TASK: Among the entries below, count the lines containing the string "push". Only the count is needed.

TASK MATERIAL:
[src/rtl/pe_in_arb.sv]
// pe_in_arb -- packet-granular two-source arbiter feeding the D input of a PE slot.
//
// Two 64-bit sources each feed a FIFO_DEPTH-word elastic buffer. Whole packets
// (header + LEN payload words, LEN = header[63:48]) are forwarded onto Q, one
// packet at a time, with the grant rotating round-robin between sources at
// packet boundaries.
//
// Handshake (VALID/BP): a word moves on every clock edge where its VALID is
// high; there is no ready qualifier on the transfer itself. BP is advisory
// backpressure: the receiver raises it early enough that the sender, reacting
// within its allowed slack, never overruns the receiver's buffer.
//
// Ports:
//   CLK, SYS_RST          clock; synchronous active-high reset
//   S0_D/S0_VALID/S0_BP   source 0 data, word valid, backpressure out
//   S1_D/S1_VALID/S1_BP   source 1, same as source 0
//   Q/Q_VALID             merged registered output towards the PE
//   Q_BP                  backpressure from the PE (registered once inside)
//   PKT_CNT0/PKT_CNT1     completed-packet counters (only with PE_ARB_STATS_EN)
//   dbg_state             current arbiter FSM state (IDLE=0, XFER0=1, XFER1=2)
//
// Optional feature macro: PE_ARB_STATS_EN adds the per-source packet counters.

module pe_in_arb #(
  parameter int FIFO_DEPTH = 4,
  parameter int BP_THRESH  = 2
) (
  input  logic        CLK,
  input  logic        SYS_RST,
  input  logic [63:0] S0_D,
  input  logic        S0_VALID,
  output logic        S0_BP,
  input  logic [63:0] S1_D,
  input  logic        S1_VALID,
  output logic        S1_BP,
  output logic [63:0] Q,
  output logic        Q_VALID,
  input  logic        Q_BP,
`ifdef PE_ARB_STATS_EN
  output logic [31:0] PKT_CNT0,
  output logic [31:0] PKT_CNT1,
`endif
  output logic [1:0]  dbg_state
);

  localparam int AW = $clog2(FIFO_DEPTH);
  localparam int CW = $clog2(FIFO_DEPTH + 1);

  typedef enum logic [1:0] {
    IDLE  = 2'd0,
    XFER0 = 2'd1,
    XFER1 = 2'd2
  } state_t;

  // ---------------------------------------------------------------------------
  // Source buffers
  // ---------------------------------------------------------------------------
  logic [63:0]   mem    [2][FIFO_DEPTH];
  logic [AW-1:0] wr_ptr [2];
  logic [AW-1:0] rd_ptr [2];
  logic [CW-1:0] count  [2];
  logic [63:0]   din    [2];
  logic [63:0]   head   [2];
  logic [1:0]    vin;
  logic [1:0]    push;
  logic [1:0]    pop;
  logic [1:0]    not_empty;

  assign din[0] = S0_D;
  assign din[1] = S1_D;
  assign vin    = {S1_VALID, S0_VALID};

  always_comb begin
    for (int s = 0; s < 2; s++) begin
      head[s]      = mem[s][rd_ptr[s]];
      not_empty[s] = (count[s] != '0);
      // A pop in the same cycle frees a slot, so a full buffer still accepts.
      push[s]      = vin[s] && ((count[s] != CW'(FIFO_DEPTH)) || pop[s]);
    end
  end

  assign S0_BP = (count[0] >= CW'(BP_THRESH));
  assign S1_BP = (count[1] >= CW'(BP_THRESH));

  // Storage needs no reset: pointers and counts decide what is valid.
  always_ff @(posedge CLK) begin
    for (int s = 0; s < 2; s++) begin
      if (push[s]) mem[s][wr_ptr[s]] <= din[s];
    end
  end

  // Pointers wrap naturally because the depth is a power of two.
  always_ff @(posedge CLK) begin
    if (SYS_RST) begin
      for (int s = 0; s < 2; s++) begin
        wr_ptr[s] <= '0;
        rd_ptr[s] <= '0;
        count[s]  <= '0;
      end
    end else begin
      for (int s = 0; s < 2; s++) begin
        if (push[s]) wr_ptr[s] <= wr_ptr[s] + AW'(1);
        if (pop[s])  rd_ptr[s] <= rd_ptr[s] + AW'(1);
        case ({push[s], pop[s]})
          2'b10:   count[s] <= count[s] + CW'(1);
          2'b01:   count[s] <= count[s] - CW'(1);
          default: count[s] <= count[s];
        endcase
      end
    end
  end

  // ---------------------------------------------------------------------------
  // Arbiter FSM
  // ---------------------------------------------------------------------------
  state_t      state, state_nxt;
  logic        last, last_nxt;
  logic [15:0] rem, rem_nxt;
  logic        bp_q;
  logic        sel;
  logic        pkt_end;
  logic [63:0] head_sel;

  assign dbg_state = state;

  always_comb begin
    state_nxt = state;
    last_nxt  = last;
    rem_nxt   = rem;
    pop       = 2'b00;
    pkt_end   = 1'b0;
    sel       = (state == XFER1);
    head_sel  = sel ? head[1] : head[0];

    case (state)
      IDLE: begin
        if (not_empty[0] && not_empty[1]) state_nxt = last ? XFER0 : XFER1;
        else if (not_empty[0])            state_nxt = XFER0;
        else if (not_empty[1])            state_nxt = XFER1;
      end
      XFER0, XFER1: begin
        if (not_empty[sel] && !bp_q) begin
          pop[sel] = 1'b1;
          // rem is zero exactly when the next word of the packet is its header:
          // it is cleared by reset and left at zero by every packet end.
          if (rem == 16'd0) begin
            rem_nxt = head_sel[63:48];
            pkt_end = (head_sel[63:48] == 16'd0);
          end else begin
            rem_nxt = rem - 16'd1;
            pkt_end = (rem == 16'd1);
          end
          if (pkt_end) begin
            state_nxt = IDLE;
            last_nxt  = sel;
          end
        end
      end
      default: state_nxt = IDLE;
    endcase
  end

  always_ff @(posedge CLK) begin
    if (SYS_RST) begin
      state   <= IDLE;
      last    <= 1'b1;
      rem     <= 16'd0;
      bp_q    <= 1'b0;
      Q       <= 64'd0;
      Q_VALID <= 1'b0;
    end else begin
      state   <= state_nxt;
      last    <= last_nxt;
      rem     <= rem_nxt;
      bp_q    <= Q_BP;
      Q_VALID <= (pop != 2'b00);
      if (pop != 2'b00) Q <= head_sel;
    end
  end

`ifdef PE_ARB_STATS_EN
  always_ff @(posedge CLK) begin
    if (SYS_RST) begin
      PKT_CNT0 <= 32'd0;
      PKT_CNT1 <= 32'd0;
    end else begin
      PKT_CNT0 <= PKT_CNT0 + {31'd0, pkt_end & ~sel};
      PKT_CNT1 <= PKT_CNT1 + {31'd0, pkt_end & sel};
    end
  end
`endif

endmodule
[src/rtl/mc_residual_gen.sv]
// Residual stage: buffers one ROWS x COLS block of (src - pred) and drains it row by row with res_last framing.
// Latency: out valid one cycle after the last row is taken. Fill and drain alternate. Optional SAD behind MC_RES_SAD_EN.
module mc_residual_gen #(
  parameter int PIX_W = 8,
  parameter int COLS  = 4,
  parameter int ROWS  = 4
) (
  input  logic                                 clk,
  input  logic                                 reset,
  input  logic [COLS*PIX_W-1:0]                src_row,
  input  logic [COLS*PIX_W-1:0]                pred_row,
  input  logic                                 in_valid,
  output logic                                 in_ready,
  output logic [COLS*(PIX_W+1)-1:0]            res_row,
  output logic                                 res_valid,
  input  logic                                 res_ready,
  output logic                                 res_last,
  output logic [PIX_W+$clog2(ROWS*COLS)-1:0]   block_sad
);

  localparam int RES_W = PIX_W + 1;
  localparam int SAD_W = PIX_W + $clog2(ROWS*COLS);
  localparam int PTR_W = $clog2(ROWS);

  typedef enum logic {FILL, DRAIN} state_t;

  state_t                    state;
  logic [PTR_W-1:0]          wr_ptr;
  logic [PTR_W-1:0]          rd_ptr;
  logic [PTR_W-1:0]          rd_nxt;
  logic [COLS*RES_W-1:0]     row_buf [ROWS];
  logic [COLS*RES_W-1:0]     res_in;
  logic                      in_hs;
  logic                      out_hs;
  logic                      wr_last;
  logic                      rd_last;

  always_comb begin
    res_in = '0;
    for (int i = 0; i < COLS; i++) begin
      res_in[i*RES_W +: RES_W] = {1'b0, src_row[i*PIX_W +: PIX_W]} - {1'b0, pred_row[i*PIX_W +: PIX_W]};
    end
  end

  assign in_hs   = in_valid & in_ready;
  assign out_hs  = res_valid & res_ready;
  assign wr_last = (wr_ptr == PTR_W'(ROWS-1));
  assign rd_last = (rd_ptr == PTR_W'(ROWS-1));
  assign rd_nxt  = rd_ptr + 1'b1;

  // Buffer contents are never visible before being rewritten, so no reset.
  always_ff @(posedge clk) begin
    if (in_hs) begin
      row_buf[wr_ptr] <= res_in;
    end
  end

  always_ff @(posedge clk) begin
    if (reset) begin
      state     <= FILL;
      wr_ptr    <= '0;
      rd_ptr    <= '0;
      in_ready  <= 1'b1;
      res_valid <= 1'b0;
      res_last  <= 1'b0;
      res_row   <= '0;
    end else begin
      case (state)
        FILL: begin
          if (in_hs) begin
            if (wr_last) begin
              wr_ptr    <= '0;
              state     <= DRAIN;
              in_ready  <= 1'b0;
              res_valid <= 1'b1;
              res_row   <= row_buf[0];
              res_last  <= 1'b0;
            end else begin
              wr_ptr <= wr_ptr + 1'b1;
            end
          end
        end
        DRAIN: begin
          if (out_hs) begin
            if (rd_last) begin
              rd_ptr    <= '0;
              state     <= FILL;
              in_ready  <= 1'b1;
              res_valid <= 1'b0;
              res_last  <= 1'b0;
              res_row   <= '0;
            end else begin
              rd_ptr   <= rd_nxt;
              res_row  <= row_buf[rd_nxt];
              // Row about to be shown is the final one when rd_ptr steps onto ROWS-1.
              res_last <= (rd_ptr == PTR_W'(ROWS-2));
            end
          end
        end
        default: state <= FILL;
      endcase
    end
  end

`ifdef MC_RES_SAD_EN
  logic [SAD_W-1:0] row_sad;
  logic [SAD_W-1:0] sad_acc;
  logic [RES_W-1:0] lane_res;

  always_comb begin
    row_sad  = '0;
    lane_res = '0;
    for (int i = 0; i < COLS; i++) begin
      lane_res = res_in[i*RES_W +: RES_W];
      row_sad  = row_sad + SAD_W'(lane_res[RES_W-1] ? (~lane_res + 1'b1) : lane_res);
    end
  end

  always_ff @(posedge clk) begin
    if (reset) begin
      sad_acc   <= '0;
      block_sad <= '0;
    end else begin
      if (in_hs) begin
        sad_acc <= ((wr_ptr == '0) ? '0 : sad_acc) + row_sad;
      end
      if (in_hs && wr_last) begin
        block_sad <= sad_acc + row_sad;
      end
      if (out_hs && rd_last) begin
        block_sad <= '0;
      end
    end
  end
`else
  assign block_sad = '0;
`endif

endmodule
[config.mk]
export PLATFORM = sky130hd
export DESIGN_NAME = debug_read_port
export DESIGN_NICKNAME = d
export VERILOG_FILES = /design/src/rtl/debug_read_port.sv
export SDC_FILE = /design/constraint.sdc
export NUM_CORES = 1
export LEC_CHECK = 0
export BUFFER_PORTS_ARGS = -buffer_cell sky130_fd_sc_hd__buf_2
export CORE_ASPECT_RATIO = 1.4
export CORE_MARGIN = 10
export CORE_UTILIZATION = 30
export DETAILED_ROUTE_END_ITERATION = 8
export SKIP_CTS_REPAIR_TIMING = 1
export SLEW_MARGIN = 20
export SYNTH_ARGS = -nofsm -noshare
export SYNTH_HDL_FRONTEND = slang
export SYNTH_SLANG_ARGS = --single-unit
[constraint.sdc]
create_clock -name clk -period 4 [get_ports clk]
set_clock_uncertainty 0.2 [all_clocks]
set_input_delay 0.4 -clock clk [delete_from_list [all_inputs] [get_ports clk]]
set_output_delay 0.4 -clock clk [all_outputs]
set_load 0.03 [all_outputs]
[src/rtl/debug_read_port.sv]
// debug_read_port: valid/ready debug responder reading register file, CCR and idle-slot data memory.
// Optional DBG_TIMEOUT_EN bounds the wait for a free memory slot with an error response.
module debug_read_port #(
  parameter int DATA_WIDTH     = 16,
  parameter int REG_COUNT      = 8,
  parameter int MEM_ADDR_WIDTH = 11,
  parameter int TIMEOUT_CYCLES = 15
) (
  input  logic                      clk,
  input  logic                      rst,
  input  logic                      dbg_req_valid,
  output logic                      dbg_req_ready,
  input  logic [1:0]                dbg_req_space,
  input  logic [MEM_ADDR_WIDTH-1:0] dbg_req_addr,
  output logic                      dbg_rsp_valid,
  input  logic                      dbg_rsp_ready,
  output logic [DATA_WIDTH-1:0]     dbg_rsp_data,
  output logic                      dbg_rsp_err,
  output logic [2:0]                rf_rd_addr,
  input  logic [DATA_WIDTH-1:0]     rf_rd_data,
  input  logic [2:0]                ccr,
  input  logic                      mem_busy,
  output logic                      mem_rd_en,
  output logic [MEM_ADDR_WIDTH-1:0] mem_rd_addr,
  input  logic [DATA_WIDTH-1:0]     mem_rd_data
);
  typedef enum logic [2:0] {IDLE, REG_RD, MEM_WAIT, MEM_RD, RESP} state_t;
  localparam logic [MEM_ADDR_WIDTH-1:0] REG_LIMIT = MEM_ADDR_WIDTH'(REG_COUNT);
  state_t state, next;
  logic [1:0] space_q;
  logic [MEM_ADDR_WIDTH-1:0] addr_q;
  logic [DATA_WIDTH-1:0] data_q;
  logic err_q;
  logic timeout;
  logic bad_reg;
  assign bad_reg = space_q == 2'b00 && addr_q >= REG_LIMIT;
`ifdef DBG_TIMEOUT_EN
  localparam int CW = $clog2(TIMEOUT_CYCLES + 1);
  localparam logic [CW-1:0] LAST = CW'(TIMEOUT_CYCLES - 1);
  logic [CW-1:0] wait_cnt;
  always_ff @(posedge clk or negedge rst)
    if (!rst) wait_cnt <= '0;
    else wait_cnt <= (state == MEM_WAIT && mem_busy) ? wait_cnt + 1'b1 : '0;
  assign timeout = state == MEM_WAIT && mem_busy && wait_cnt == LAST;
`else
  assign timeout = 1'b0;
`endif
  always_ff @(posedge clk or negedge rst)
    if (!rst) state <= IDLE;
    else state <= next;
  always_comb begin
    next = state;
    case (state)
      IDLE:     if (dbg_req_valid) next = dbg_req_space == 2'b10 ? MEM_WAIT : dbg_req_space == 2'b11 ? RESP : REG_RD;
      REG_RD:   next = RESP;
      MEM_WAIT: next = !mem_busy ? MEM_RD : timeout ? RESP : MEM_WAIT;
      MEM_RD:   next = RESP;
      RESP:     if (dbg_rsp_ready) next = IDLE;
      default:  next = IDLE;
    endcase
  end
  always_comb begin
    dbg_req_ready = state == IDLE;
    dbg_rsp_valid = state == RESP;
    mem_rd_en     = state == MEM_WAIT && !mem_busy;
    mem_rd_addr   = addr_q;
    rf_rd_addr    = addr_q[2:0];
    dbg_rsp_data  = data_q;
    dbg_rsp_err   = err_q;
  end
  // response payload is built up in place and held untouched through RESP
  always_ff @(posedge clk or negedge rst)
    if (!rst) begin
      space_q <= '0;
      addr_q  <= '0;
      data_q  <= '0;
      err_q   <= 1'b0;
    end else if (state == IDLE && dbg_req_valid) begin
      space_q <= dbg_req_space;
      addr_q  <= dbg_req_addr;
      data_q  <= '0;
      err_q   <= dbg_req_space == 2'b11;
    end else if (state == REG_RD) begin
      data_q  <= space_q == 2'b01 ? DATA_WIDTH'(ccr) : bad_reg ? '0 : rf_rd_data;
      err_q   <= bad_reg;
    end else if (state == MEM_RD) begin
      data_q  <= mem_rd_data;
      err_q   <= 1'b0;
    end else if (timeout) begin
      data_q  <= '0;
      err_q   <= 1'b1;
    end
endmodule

THE ANSWER: 5